The use of traditional sectional doors in the industrial and automotive sectors is often a source of significant heat loss and discomfort for personnel. This is mainly due to their high frequency of use and the length of time they remain open. Often, for the sake of simplicity and time saving, doors are left open for long periods.
Thanks to their automated opening enabled by presence detectors while minimising opening and closing times, the doors help improve indoor temperature stability and reduce temperature fluctuations. Reducing large temperature variations also prevents heating and air conditioning system from repeatedly switching on and off, which can cause malfunctions and reduce system reliability.
This measure can lead to a reduction in annual heating consumption of more than 30% and proportionally reduce greenhouse gas emissions. The installation of this easy-to-implement technology does not require a production shutdown and would offer a fast return on investment.
Replacing a gas, oil or electric arc furnace with a magnetic induction furnace
The project consists in replacing an existing furnace that runs on gas, oil or electric arc with an induction furnace using a strong alternating magnetic field, created by passing a current through a coil wound around the furnace. The magnetic field then generates a potential difference across the furnace, inducing a current in the metal. The resistance of the metal to this current generates heat (via the Joule effect), allowing it to melt.
The measure can lead to a reduction in the furnace’s energy consumption compared to other technologies and reduce greenhouse gas emissions if the replaced furnace used fossil fuels. The installation of this technological innovation requires a production shutdown and would entail a medium- to long-term return on investment.
Machining of mechanical parts with fine features and complex shapes
The measure aims to replace laser cutting and etching of mechanical parts with the photochemical machining (photo etching) process which consists of “printing” the component design onto a photoresist laminated onto a metal sheet. The areas of photoresist that have not been printed are removed, exposing the metal, which is then chemically removed.
Chemical etching, also known as photochemical machining, photochemical milling or photo etching, can be used to create complex and high-precision components with extremely tight tolerances from almost any metal.
This measure can lead to a very significant reduction in electricity consumption. The installation of this technological innovation requires a partial production shutdown for its implementation and would entail a medium- to long-term return on investment.

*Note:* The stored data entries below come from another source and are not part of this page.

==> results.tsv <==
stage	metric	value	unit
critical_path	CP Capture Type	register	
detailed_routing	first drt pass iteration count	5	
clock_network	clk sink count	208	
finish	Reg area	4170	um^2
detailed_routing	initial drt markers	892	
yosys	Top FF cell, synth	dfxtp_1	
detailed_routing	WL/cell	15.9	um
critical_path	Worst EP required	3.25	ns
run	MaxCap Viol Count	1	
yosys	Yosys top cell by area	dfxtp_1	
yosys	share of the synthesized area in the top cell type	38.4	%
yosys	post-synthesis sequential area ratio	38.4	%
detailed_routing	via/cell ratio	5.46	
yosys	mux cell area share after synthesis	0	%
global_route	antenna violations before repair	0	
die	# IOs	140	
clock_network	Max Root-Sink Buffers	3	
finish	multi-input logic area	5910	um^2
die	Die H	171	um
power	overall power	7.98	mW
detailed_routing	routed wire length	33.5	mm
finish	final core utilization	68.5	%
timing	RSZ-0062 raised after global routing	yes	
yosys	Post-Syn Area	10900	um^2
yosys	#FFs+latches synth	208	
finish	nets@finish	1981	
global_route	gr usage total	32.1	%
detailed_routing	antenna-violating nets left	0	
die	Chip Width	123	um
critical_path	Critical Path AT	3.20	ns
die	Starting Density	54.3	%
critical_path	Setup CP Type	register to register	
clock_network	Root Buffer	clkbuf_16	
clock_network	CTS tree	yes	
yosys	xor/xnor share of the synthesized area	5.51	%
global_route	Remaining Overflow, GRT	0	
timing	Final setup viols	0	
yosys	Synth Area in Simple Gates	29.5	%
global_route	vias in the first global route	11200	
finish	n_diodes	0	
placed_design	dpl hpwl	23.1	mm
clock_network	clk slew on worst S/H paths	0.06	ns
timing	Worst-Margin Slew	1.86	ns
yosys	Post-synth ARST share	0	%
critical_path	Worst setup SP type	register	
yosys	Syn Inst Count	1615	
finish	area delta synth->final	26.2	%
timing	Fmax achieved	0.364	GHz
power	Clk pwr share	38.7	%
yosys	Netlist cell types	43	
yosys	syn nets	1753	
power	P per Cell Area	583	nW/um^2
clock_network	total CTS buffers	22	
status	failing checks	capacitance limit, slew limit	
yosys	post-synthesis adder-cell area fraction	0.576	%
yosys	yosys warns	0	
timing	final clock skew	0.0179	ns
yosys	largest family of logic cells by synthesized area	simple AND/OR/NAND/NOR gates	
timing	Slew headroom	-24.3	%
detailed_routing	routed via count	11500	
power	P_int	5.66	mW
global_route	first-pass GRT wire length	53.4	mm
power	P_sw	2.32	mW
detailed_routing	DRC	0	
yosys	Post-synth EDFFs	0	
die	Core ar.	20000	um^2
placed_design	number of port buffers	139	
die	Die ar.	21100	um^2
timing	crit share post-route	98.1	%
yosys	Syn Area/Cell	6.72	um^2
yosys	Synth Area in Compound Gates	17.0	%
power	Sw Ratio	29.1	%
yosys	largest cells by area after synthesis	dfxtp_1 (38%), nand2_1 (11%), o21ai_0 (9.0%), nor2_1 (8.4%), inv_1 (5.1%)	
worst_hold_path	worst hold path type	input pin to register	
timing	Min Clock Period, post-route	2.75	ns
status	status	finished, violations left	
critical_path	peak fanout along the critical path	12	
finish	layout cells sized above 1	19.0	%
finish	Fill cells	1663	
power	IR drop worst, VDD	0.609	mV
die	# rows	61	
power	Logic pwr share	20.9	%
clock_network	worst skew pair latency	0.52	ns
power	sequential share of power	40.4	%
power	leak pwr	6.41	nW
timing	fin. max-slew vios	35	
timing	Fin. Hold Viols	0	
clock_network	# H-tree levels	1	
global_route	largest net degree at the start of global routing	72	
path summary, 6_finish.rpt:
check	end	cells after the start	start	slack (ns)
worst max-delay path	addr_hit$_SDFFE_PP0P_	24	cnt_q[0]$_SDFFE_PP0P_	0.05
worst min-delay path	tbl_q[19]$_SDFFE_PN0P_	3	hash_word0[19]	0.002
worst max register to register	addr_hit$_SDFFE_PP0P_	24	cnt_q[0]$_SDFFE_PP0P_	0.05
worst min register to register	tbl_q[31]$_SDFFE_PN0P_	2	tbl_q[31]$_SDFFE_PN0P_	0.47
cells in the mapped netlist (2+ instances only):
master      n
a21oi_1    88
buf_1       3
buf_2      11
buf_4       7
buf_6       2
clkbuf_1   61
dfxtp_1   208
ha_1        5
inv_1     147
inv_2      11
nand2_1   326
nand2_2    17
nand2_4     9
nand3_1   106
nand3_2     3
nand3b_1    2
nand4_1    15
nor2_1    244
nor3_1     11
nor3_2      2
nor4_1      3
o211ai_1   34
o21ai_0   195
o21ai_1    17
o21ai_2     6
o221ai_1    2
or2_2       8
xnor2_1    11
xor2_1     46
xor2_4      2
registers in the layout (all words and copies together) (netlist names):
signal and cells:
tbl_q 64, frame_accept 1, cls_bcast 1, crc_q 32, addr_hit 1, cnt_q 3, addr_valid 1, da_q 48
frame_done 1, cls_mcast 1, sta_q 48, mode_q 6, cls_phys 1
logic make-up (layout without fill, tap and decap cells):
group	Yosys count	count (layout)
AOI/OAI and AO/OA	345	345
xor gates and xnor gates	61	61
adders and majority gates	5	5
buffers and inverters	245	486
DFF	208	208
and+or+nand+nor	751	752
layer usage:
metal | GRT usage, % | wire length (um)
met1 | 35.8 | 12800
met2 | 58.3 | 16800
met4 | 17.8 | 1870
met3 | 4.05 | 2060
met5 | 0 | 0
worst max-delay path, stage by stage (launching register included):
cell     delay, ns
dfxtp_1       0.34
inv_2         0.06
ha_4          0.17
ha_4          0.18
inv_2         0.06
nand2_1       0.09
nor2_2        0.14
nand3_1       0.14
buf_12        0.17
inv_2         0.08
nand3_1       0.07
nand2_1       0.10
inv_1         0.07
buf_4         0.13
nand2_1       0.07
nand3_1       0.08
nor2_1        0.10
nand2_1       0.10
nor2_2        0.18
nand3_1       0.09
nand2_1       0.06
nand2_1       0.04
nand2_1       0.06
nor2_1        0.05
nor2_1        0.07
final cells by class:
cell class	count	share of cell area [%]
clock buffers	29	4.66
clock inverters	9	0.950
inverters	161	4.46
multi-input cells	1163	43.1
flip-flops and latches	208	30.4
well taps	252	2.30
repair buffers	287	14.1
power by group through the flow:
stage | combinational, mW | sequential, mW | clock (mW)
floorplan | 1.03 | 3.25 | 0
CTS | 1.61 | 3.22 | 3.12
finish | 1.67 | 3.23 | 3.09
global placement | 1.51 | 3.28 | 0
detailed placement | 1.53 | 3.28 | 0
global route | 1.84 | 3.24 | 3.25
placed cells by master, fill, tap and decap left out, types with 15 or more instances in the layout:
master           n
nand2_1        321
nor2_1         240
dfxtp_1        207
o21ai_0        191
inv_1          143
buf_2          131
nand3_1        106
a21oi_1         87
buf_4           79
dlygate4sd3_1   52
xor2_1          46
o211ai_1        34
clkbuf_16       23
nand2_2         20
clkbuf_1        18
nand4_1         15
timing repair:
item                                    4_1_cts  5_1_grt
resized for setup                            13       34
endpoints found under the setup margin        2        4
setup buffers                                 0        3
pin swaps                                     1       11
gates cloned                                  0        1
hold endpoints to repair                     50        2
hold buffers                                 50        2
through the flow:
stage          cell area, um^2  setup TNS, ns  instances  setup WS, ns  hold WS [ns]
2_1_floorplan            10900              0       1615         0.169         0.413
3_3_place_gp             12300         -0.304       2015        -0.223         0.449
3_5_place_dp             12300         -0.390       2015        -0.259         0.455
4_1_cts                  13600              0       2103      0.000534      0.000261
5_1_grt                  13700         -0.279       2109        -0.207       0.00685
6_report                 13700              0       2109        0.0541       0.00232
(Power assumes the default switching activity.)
`src/rtl/ct_pkg.sv`:
```
package ct_pkg;

    localparam int SUM_W_D  = 16;
    localparam int SAMP_W_D = 12;
    localparam int TICK_W_D = 8;
    localparam int PS_W_D   = 11;
    localparam int BLK_W_D  = 8;
    localparam int BG_DLY_D = 25;
    localparam int NCH      = 4;
    localparam int NKIND    = 3;
    localparam int MIN_WID  = 3;

    typedef enum logic [1:0] {
        CH_CAL_L = 2'd0,
        CH_CAL_R = 2'd1,
        CH_SC_L  = 2'd2,
        CH_SC_R  = 2'd3
    } chan_e;

    typedef enum logic [1:0] {
        K_L  = 2'd0,
        K_R  = 2'd1,
        K_LR = 2'd2
    } kind_e;

    // one bit per trigger kind, left in bit 0
    typedef struct packed {
        logic lr;
        logic r;
        logic l;
    } trio_t;

    // replaces a setting below lo by lo
    function automatic logic [TICK_W_D-1:0] floor_to(input logic [TICK_W_D-1:0] v,
                                                     input logic [TICK_W_D-1:0] lo);
        return (v < lo) ? lo : v;
    endfunction

endpackage

```
`src/rtl/ct_chan.sv`:
```
module ct_chan
    import ct_pkg::*;
#(
    parameter int VAL_W = SUM_W_D,
    parameter int TW    = TICK_W_D
) (
    input  logic             clk,
    input  logic             rst,
    input  logic [VAL_W-1:0] sample,
    input  logic [VAL_W-1:0] thr,
    input  logic [TW-1:0]    dly,
    input  logic [TW-1:0]    wid,
    output logic             level
);
    localparam int LINE = (1 << TW) - 1;

    logic            above, prev_above, hit_q, tap;
    logic [LINE-1:0] line;
    logic [TW-1:0]   dly_eff, wid_eff, cnt;

    always_comb begin
        above   = (sample >= thr);
        dly_eff = (dly == '0) ? TW'(1) : dly;
        wid_eff = (wid < TW'(MIN_WID)) ? TW'(MIN_WID) : wid;
        tap     = line[dly_eff - 1'b1];
        level   = (cnt != '0);
    end

    // rising-crossing discriminator
    always_ff @(posedge clk) begin
        if (rst) begin
            prev_above <= 1'b0;
            hit_q      <= 1'b0;
        end else begin
            prev_above <= above;
            hit_q      <= above & ~prev_above;
        end
    end

    // alignment delay line, tapped at the programmed depth
    always_ff @(posedge clk) begin
        if (rst) line <= '0;
        else     line <= {line[LINE-2:0], hit_q};
    end

    // retriggerable stretcher
    always_ff @(posedge clk) begin
        if (rst)               cnt <= '0;
        else if (tap)          cnt <= wid_eff;
        else if (cnt != '0)    cnt <= cnt - 1'b1;
    end

    AST_HIT_ONE_SHOT: assert property (@(posedge clk) disable iff (rst) hit_q |=> !hit_q) else $error("discriminator repeated");
    AST_STRETCH_START: assert property (@(posedge clk) disable iff (rst) tap |=> level) else $error("tap did not start stretch");

endmodule

```
`src/rtl/ct_coinc.sv`:
```
module ct_coinc
    import ct_pkg::*;
#(
    parameter int TW = TICK_W_D
) (
    input  logic          clk,
    input  logic          rst,
    input  logic          lvl_a,
    input  logic          lvl_b,
    input  logic [TW-1:0] win,
    output logic          fire_q
);
    logic          pa, pb, rise_a, rise_b, and_rise, in_win, fire;
    logic [TW-1:0] wa, wb, win_eff;

    always_comb begin
        win_eff  = (win == '0) ? TW'(1) : win;
        rise_a   = lvl_a & ~pa;
        rise_b   = lvl_b & ~pb;
        and_rise = lvl_a & lvl_b & ~(pa & pb);
        // the leg that did not just start must have started inside the window
        in_win   = rise_a ? (rise_b | (wb != '0)) : (wa != '0);
        fire     = and_rise & in_win;
    end

    always_ff @(posedge clk) begin
        if (rst) begin
            pa     <= 1'b0;
            pb     <= 1'b0;
            wa     <= '0;
            wb     <= '0;
            fire_q <= 1'b0;
        end else begin
            pa     <= lvl_a;
            pb     <= lvl_b;
            fire_q <= fire;
            if (rise_a)          wa <= win_eff;
            else if (wa != '0)   wa <= wa - 1'b1;
            if (rise_b)          wb <= win_eff;
            else if (wb != '0)   wb <= wb - 1'b1;
        end
    end

    AST_COIN_SINGLE: assert property (@(posedge clk) disable iff (rst) fire_q |=> !fire_q) else $error("coincidence lasted two cycles");
    AST_COIN_BOTH: assert property (@(posedge clk) disable iff (rst) fire_q |-> $past(lvl_a && lvl_b)) else $error("coincidence without both legs");

endmodule

```
`src/rtl/ct_prescale.sv`:
```
module ct_prescale
    import ct_pkg::*;
#(
    parameter int PW = PS_W_D
) (
    input  logic          clk,
    input  logic          rst,
    input  logic          coin,
    input  logic [PW-1:0] n,
    output logic          acc_q
);
    logic [PW-1:0] cnt, n_q;
    logic [PW:0]   nxt;

    always_comb nxt = {1'b0, cnt} + 1'b1;

    always_ff @(posedge clk) begin
        if (rst) begin
            cnt   <= '0;
            n_q   <= '0;
            acc_q <= 1'b0;
        end else begin
            n_q   <= n;
            acc_q <= 1'b0;
            if (n != n_q) begin
                cnt <= '0;
            end else if (coin && n != '0) begin
                if (nxt >= {1'b0, n}) begin
                    acc_q <= 1'b1;
                    cnt   <= '0;
                end else begin
                    cnt <= nxt[PW-1:0];
                end
            end
        end
    end

    AST_PS_FROM_COIN: assert property (@(posedge clk) disable iff (rst) acc_q |-> $past(coin)) else $error("trigger without coincidence");
    AST_PS_ZERO_OFF: assert property (@(posedge clk) disable iff (rst) acc_q |-> $past(n) != '0) else $error("trigger with prescale 0");

endmodule

```
`src/rtl/ct_block.sv`:
```
module ct_block
    import ct_pkg::*;
#(
    parameter int BW = BLK_W_D
) (
    input  logic          clk,
    input  logic          rst,
    input  logic          acc,
    input  logic [BW-1:0] size,
    input  logic          ack,
    output logic          ready
);
    logic [BW-1:0] cnt;
    logic [BW:0]   nxt;

    always_comb nxt = {1'b0, cnt} + 1'b1;

    always_ff @(posedge clk) begin
        if (rst) begin
            cnt   <= '0;
            ready <= 1'b0;
        end else if (ack) begin
            cnt   <= '0;
            ready <= 1'b0;
        end else if (acc && !ready && size != '0) begin
            cnt <= nxt[BW-1:0];
            if (nxt == {1'b0, size}) ready <= 1'b1;
        end
    end

    AST_READY_HOLD: assert property (@(posedge clk) disable iff (rst) (ready && !ack) |=> ready) else $error("ready dropped without ack");
    AST_ACK_CLEARS: assert property (@(posedge clk) disable iff (rst) ack |=> !ready) else $error("ack did not clear ready");

endmodule

```
`src/rtl/coinc_trigger.sv`:
```
module coinc_trigger
    import ct_pkg::*;
#(
    parameter int SUM_W  = SUM_W_D,
    parameter int SAMP_W = SAMP_W_D,
    parameter int TICK_W = TICK_W_D,
    parameter int PS_W   = PS_W_D,
    parameter int BLK_W  = BLK_W_D,
    parameter int BG_DLY = BG_DLY_D
) (
    input  logic              clk,
    input  logic              rst,
    input  logic [SUM_W-1:0]  cal_sum_l,
    input  logic [SUM_W-1:0]  cal_sum_r,
    input  logic [SAMP_W-1:0] sc_l,
    input  logic [SAMP_W-1:0] sc_r,
    input  logic [SUM_W-1:0]  thr_sum_l,
    input  logic [SUM_W-1:0]  thr_sum_r,
    input  logic [SAMP_W-1:0] thr_sc_l,
    input  logic [SAMP_W-1:0] thr_sc_r,
    input  logic [TICK_W-1:0] dly_cal_l,
    input  logic [TICK_W-1:0] dly_cal_r,
    input  logic [TICK_W-1:0] dly_sc_l,
    input  logic [TICK_W-1:0] dly_sc_r,
    input  logic [TICK_W-1:0] wid_sum,
    input  logic [TICK_W-1:0] wid_sc,
    input  logic [TICK_W-1:0] win,
    input  logic [PS_W-1:0]   ps_l,
    input  logic [PS_W-1:0]   ps_r,
    input  logic [PS_W-1:0]   ps_lr,
    input  logic [BLK_W-1:0]  blk_size,
    input  logic              ack,
    output logic              coin_l,
    output logic              coin_r,
    output logic              coin_lr,
    output logic              trig_l,
    output logic              trig_r,
    output logic              trig_lr,
    output logic              lr_bg,
    output logic              blk_ready
);
    logic [SUM_W-1:0]  val [NCH];
    logic [SUM_W-1:0]  thr [NCH];
    logic [TICK_W-1:0] dly [NCH];
    logic [TICK_W-1:0] wid [NCH];
    logic [NCH-1:0]    lvl;

    logic [NKIND-1:0]  leg_a, leg_b, fire, acc;
    logic [PS_W-1:0]   ps_arr [NKIND];
    logic [BG_DLY-1:0] bg_line;
    trio_t             coin_s, trig_s;

    always_comb begin
        val[CH_CAL_L] = cal_sum_l;
        val[CH_CAL_R] = cal_sum_r;
        val[CH_SC_L]  = SUM_W'(sc_l);
        val[CH_SC_R]  = SUM_W'(sc_r);
        thr[CH_CAL_L] = thr_sum_l;
        thr[CH_CAL_R] = thr_sum_r;
        thr[CH_SC_L]  = SUM_W'(thr_sc_l);
        thr[CH_SC_R]  = SUM_W'(thr_sc_r);
        dly[CH_CAL_L] = dly_cal_l;
        dly[CH_CAL_R] = dly_cal_r;
        dly[CH_SC_L]  = dly_sc_l;
        dly[CH_SC_R]  = dly_sc_r;
        wid[CH_CAL_L] = wid_sum;
        wid[CH_CAL_R] = wid_sum;
        wid[CH_SC_L]  = wid_sc;
        wid[CH_SC_R]  = wid_sc;
        // coincidence leg pairing
        leg_a[K_L]    = lvl[CH_CAL_L];
        leg_b[K_L]    = lvl[CH_SC_L];
        leg_a[K_R]    = lvl[CH_CAL_R];
        leg_b[K_R]    = lvl[CH_SC_R];
        leg_a[K_LR]   = lvl[CH_CAL_L];
        leg_b[K_LR]   = lvl[CH_CAL_R];
        ps_arr[K_L]   = ps_l;
        ps_arr[K_R]   = ps_r;
        ps_arr[K_LR]  = ps_lr;
    end

    for (genvar g = 0; g < NCH; g++) begin : g_chan
        ct_chan #(.VAL_W(SUM_W), .TW(TICK_W)) u_chan (
            .clk    (clk),
            .rst    (rst),
            .sample (val[g]),
            .thr    (thr[g]),
            .dly    (dly[g]),
            .wid    (wid[g]),
            .level  (lvl[g])
        );
    end

    for (genvar k = 0; k < NKIND; k++) begin : g_kind
        ct_coinc #(.TW(TICK_W)) u_coinc (
            .clk    (clk),
            .rst    (rst),
            .lvl_a  (leg_a[k]),
            .lvl_b  (leg_b[k]),
            .win    (win),
            .fire_q (fire[k])
        );
        ct_prescale #(.PW(PS_W)) u_ps (
            .clk    (clk),
            .rst    (rst),
            .coin   (fire[k]),
            .n      (ps_arr[k]),
            .acc_q  (acc[k])
        );
    end

    // background copy of the left-right coincidence
    always_ff @(posedge clk) begin
        if (rst) bg_line <= '0;
        else     bg_line <= {bg_line[BG_DLY-2:0], fire[K_LR]};
    end

    ct_block #(.BW(BLK_W)) u_block (
        .clk   (clk),
        .rst   (rst),
        .acc   (|acc),
        .size  (blk_size),
        .ack   (ack),
        .ready (blk_ready)
    );

    assign coin_s  = fire;
    assign trig_s  = acc;
    assign coin_l  = coin_s.l;
    assign coin_r  = coin_s.r;
    assign coin_lr = coin_s.lr;
    assign trig_l  = trig_s.l;
    assign trig_r  = trig_s.r;
    assign trig_lr = trig_s.lr;
    assign lr_bg   = bg_line[BG_DLY-1];

endmodule

```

Remplacer une découpeuse laser CO2 par une découpeuse laser à fibre optique
This measure aims to replace a hydraulic bending machine or press brake operating with a three-phase asynchronous motor, with equivalent technology equipped with a servo motor. The hydraulic system runs continuously, even when the machine is not producing, resulting in significant and unnecessary energy consumption.
Implementing this measure can reduce electricity consumption by more than 30%. It is quite easy to carry out and does not require production shutdown. Although the technology is highly mature, energy cost savings alone may not always be sufficient for a return on investment. However, the lower the machine’s operating frequency, the greater the potential for energy and financial savings. It is therefore recommended to prioritise retrofitting machines with short operating times maximise return on investment.